(DATA UNDER STUDY begins)

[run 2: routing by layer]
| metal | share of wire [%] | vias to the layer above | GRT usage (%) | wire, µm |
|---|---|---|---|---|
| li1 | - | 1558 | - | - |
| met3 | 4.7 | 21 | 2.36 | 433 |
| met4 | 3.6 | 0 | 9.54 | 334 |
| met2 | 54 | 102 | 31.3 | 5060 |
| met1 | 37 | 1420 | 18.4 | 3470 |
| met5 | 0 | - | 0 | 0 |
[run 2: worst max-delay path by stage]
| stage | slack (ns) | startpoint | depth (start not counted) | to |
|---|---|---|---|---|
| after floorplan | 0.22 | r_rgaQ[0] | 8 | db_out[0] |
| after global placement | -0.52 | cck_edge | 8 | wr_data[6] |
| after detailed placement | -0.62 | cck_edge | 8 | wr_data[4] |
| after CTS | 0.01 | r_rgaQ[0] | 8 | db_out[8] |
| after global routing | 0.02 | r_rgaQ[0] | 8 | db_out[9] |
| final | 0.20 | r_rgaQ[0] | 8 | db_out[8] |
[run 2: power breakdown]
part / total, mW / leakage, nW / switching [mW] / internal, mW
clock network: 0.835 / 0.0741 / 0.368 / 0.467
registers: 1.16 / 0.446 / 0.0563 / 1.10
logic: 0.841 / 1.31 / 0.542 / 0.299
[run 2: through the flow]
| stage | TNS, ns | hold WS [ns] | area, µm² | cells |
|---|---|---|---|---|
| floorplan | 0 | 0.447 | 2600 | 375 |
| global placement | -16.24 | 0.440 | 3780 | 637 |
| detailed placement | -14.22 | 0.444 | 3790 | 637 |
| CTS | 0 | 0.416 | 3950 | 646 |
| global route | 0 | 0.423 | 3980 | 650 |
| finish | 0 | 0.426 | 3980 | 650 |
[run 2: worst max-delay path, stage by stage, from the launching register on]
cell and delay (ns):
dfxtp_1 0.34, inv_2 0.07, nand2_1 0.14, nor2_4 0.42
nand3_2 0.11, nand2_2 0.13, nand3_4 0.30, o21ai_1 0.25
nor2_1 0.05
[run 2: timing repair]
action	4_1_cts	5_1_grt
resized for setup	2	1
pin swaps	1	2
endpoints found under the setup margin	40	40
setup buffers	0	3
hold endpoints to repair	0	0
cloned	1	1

(DATA UNDER STUDY ends)

• _WORK TO COMPLETE_:
Please print the records above exactly, leaving nothing out.

• _SOLUTION FOR THIS PROBLEM_:
[run 2: routing by layer]
| metal | share of wire [%] | vias to the layer above | GRT usage (%) | wire, µm |
|---|---|---|---|---|
| li1 | - | 1558 | - | - |
| met3 | 4.7 | 21 | 2.36 | 433 |
| met4 | 3.6 | 0 | 9.54 | 334 |
| met2 | 54 | 102 | 31.3 | 5060 |
| met1 | 37 | 1420 | 18.4 | 3470 |
| met5 | 0 | - | 0 | 0 |
[run 2: worst max-delay path by stage]
| stage | slack (ns) | startpoint | depth (start not counted) | to |
|---|---|---|---|---|
| after floorplan | 0.22 | r_rgaQ[0] | 8 | db_out[0] |
| after global placement | -0.52 | cck_edge | 8 | wr_data[6] |
| after detailed placement | -0.62 | cck_edge | 8 | wr_data[4] |
| after CTS | 0.01 | r_rgaQ[0] | 8 | db_out[8] |
| after global routing | 0.02 | r_rgaQ[0] | 8 | db_out[9] |
| final | 0.20 | r_rgaQ[0] | 8 | db_out[8] |
[run 2: power breakdown]
part / total, mW / leakage, nW / switching [mW] / internal, mW
clock network: 0.835 / 0.0741 / 0.368 / 0.467
registers: 1.16 / 0.446 / 0.0563 / 1.10
logic: 0.841 / 1.31 / 0.542 / 0.299
[run 2: through the flow]
| stage | TNS, ns | hold WS [ns] | area, µm² | cells |
|---|---|---|---|---|
| floorplan | 0 | 0.447 | 2600 | 375 |
| global placement | -16.24 | 0.440 | 3780 | 637 |
| detailed placement | -14.22 | 0.444 | 3790 | 637 |
| CTS | 0 | 0.416 | 3950 | 646 |
| global route | 0 | 0.423 | 3980 | 650 |
| finish | 0 | 0.426 | 3980 | 650 |
[run 2: worst max-delay path, stage by stage, from the launching register on]
cell and delay (ns):
dfxtp_1 0.34, inv_2 0.07, nand2_1 0.14, nor2_4 0.42
nand3_2 0.11, nand2_2 0.13, nand3_4 0.30, o21ai_1 0.25
nor2_1 0.05
[run 2: timing repair]
action	4_1_cts	5_1_grt
resized for setup	2	1
pin swaps	1	2
endpoints found under the setup margin	40	40
setup buffers	0	3
hold endpoints to repair	0	0
cloned	1	1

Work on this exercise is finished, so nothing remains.